By Jeff Irish, David Graves and Rick North
The latest fluoridation controversy is over the city moving forward with a cost analysis. Although initially funded by Delta Dental’s Arcora Foundation, the city must pay for it if it decides not to fluoridate. The current positions:
Green light: Spokane City Council President Breann Beggs – Full speed ahead
Yellow light: Mayor Nadine Woodward – Not so fast
Red light: Safe Water Spokane – End this – now
Financial considerations are important but pale in comparison to the human health costs – and the democratic process itself.
In a healthy democracy, all points of view are welcomed. But the Spokane City Council city council allowed fluoridation supporters two full study sessions and denied Safe Water Spokane’s repeated requests for equal time. The city’s website link “City Council Facts and FAQ” goes directly to an American Dental Association document supporting the practice. The information sources were biased from the start, tainting the Sept. 14 vote to sign the strings-attached contract. It even requires the city to get Arcora’s permission before saying anything about fluoridation, cementing the one-sided communication flow.
To level the playing field, Safe Water Spokane invited council members to watch our Zoom forum (safewaterspokane.org/forum) four days before the vote. It featured top professionals from all over the country and reserved time for questions. Only Michael Cathcart, who would be the lone vote against the contract, attended.
Here’s a sample of what was missed:
Scientist Chris Neurath’s analysis of the 2020 National Toxicology Program draft report, which declared “fluoride is presumed to be a cognitive neurodevelopmental hazard to humans,” i.e., causes brain damage to fetuses and infants, especially lowered IQs. Out of 149 human studies, NTP identified 29 as the highest quality. Of those, 27 found significant adverse effects, and of those, 10 at levels in fluoridated water.
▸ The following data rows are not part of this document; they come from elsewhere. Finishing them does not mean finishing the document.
===== src/rtl/mips_cpu_muldiv.sv =====
// Iterative MULT/MULTU/DIV/DIVU sequencer owning the HI/LO result pair.
// Optional MULDIV_EARLY_TERM_EN: multiply RUN ends once remaining multiplier bits are zero.
//
// state | meaning
// IDLE  | waiting for start; operands latched on start
// PREP  | operand magnitudes and result signs; divide-by-zero shortcut
// RUN   | one multiplier/quotient bit per cycle
// FIX   | sign correction, results registered into hi_out/lo_out
// DONE  | done pulse; start here chains straight into PREP
module mips_cpu_muldiv #(
    parameter int XLEN = 32
) (
    input  logic            clk,
    input  logic            reset,
    input  logic            clk_enable,
    input  logic            start,
    input  logic [1:0]      op,
    input  logic [XLEN-1:0] op_a,
    input  logic [XLEN-1:0] op_b,
    output logic            busy,
    output logic            done,
    output logic [XLEN-1:0] hi_out,
    output logic [XLEN-1:0] lo_out,
    output logic            div_zero
);
    localparam int CW = $clog2(XLEN);

    typedef enum logic [2:0] {S_IDLE, S_PREP, S_RUN, S_FIX, S_DONE} state_t;

    state_t              state_q, state_d;
    logic [1:0]          op_q;
    logic [XLEN-1:0]     a_q, b_q;
    logic [CW-1:0]       cnt_q;
    logic [2*XLEN-1:0]   acc_q, mcand_q;
    logic [XLEN-1:0]     mplier_q;
    logic [XLEN-1:0]     rem_q;
    logic                neg_res_q, neg_rem_q;

    logic                is_div, is_signed, b_zero, run_last;
    logic [XLEN-1:0]     mag_a, mag_b;
    logic [XLEN:0]       div_shift, div_diff;
    logic [2*XLEN-1:0]   prod_fix;

    assign is_div    = op_q[1];
    assign is_signed = ~op_q[0];
    assign b_zero    = (b_q == '0);
    assign mag_a     = (is_signed && a_q[XLEN-1]) ? -a_q : a_q;
    assign mag_b     = (is_signed && b_q[XLEN-1]) ? -b_q : b_q;

    // Restoring step: remainder stays below the divisor, so XLEN+1 bits hold the trial subtract.
    assign div_shift = {rem_q, acc_q[XLEN-1]};
    assign div_diff  = div_shift - {1'b0, mcand_q[XLEN-1:0]};
    assign prod_fix  = neg_res_q ? -acc_q : acc_q;

`ifdef MULDIV_EARLY_TERM_EN
    assign run_last = (cnt_q == '0) || (!is_div && (mplier_q[XLEN-1:1] == '0));
`else
    assign run_last = (cnt_q == '0);
`endif

    assign busy = (state_q == S_PREP) || (state_q == S_RUN) || (state_q == S_FIX);
    assign done = (state_q == S_DONE);

    always_ff @(posedge clk or negedge reset) begin
        if (!reset) begin
            state_q <= S_IDLE;
        end else if (clk_enable) begin
            state_q <= state_d;
        end
    end

    always_comb begin
        state_d = state_q;
        case (state_q)
            S_IDLE:  if (start) state_d = S_PREP;
            S_PREP:  state_d = (is_div && b_zero) ? S_DONE : S_RUN;
            S_RUN:   if (run_last) state_d = S_FIX;
            S_FIX:   state_d = S_DONE;
            S_DONE:  state_d = start ? S_PREP : S_IDLE;
            default: state_d = S_IDLE;
        endcase
    end

    always_ff @(posedge clk or negedge reset) begin
        if (!reset) begin
            op_q      <= '0;
            a_q       <= '0;
            b_q       <= '0;
            cnt_q     <= '0;
            acc_q     <= '0;
            mcand_q   <= '0;
            mplier_q  <= '0;
            rem_q     <= '0;
            neg_res_q <= 1'b0;
            neg_rem_q <= 1'b0;
            hi_out    <= '0;
            lo_out    <= '0;
            div_zero  <= 1'b0;
        end else if (clk_enable) begin
            case (state_q)
                S_IDLE, S_DONE: begin
                    if (start) begin
                        op_q     <= op;
                        a_q      <= op_a;
                        b_q      <= op_b;
                        div_zero <= 1'b0;
                    end
                end
                S_PREP: begin
                    neg_res_q <= is_signed && (a_q[XLEN-1] ^ b_q[XLEN-1]);
                    neg_rem_q <= is_signed && a_q[XLEN-1];
                    cnt_q     <= CW'(XLEN - 1);
                    rem_q     <= '0;
                    if (is_div) begin
                        acc_q   <= {{XLEN{1'b0}}, mag_a};
                        mcand_q <= {{XLEN{1'b0}}, mag_b};
                    end else begin
                        acc_q    <= '0;
                        mcand_q  <= {{XLEN{1'b0}}, mag_a};
                        mplier_q <= mag_b;
                    end
                    if (is_div && b_zero) begin
                        hi_out   <= a_q;
                        lo_out   <= '1;
                        div_zero <= 1'b1;
                    end
                end
                S_RUN: begin
                    cnt_q <= cnt_q - 1'b1;
                    if (is_div) begin
                        // acc_q[XLEN-1:0] shifts dividend bits out the top and quotient bits in the bottom
                        if (!div_diff[XLEN]) begin
                            rem_q <= div_diff[XLEN-1:0];
                            acc_q <= {acc_q[2*XLEN-1:XLEN], acc_q[XLEN-2:0], 1'b1};
                        end else begin
                            rem_q <= div_shift[XLEN-1:0];
                            acc_q <= {acc_q[2*XLEN-1:XLEN], acc_q[XLEN-2:0], 1'b0};
                        end
                    end else begin
                        acc_q    <= acc_q + (mplier_q[0] ? mcand_q : '0);
                        mcand_q  <= mcand_q << 1;
                        mplier_q <= mplier_q >> 1;
                    end
                end
                S_FIX: begin
                    if (is_div) begin
                        lo_out <= neg_res_q ? -acc_q[XLEN-1:0] : acc_q[XLEN-1:0];
                        hi_out <= neg_rem_q ? -rem_q : rem_q;
                    end else begin
                        hi_out <= prod_fix[2*XLEN-1:XLEN];
                        lo_out <= prod_fix[XLEN-1:0];
                    end
                end
                default: ;
            endcase
        end
    end

endmodule
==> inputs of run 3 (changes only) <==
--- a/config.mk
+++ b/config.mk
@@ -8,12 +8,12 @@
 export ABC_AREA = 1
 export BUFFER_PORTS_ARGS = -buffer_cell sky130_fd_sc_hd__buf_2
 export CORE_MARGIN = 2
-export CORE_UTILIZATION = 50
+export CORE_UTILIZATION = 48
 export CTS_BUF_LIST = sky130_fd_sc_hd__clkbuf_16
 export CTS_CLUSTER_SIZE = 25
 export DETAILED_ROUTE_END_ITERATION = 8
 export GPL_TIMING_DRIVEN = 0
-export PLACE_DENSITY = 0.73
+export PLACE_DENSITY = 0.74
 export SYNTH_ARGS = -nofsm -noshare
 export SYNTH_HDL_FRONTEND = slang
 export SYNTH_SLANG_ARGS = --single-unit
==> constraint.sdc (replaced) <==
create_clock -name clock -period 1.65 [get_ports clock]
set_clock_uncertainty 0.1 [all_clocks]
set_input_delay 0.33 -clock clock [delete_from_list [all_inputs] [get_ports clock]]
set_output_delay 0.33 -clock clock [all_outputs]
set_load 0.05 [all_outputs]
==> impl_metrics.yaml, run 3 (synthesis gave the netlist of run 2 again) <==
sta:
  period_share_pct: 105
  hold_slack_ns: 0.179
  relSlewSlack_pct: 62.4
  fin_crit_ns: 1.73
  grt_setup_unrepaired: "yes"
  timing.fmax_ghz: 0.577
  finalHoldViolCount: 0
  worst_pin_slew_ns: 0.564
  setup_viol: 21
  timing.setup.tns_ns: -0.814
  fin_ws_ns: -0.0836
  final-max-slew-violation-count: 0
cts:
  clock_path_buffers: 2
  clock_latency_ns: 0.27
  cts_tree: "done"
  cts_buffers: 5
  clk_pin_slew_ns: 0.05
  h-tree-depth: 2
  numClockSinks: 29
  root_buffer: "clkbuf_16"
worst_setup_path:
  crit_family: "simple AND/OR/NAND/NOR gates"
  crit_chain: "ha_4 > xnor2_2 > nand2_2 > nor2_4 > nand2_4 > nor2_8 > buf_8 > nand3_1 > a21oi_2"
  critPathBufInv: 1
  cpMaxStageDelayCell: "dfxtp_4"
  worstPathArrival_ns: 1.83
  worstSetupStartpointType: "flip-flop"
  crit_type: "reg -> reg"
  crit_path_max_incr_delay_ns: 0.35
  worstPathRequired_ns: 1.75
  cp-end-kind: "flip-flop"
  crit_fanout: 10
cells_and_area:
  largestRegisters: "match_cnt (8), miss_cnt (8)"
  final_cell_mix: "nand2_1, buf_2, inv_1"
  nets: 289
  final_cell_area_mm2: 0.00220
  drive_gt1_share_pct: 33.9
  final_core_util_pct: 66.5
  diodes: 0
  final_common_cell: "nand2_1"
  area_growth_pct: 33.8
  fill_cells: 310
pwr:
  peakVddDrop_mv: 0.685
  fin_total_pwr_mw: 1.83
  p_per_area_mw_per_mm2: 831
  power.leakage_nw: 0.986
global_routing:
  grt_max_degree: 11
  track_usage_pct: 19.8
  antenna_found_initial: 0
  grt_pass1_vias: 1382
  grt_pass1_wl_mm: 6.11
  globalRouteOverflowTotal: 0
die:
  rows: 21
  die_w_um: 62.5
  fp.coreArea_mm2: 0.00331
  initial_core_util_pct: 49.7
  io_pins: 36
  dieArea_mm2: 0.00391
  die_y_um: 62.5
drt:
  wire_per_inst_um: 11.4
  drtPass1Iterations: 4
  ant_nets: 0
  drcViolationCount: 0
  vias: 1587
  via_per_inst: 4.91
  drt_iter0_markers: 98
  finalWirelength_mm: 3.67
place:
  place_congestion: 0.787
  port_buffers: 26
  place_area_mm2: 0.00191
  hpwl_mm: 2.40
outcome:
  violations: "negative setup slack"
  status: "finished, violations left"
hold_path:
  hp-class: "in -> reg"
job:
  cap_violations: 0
Attorney Michael Connett reviewed the federal lawsuit against the EPA, which produced several revelations. The CDC admitted there is no known effectiveness of fluoride in fetuses or infants and no known safe dose of fluoride. The EPA admitted that it agreed with the plaintiffs on the four strongest studies ever done, all funded by the National Institutes of Health and all finding significantly lowered IQs or higher ADHD rates at fluoridated water levels. The court is expected to rule by next spring on whether fluoridation is an unreasonable health risk, which will have nationwide ramifications.
Seattle resident Julie Simms suffered for years with almost daily migraine headaches. She tried everything for relief – drugs, special diets, acupuncture – all to no avail. Then, in 2013, upon a friend’s suggestion, she stopped drinking fluoridated water. Three days later, the headaches stopped, changing her entire life. Her doctor agrees that she must avoid fluoride. Hypersensitivity to fluoride, which includes a variety of harmful conditions, affects about 1% of the population – putting over 2,000 Spokane residents at risk.
Three weeks after the Council’s vote, Environmental Health News published an op-ed entitled “It is time to protect kids’ developing brains from fluoride,” citing the ever-increasing high-quality studies showing fluoridated water can significantly lower IQs in children. The authors were nationally-renowned scientists: Linda Birnbaum, former director of the National Toxicology Program; Bruce Lanphear, whose landmark studies convinced the EPA there are no safe levels of lead; and Christine Till, co-author of last year’s highly acclaimed IQ study published in the Journal of the American Medical Association Pediatrics.
Fluoridation threatens everyone, but especially low-income families, who can’t afford bottled water or expensive filters to avoid fluoridated water to protect their health. They have no choice.
Everyone wants better dental health. But while 99% of fluoridated water goes down the drain – a complete waste of taxpayers’ money – even the 1% that’s consumed is minimally effective, if at all. The questionably high estimate of a 25% reduction is less than one cavity per child in permanent teeth, and the Cochrane Collaboration, the gold standard of measuring effectiveness, found no evidence of cavity prevention in adults.
The overwhelming weight of evidence makes clear that fluoridation’s “safe and effective” sound bite is demonstrably false. The first step to sound decision-making is seeing this evidence. The second is being open to it. The third is acting on it.
Fluoridation is wrong – medically, financially and ethically. Please, stop this – now.
Jeff Irish is the volunteer chair of Safe Water Spokane, a citizens group opposing fluoridation. (safewaterspokane.org) David Graves, ND, is a practicing physician in Spokane. Rick North, now retired, is the former CEO of the Oregon American Cancer Society.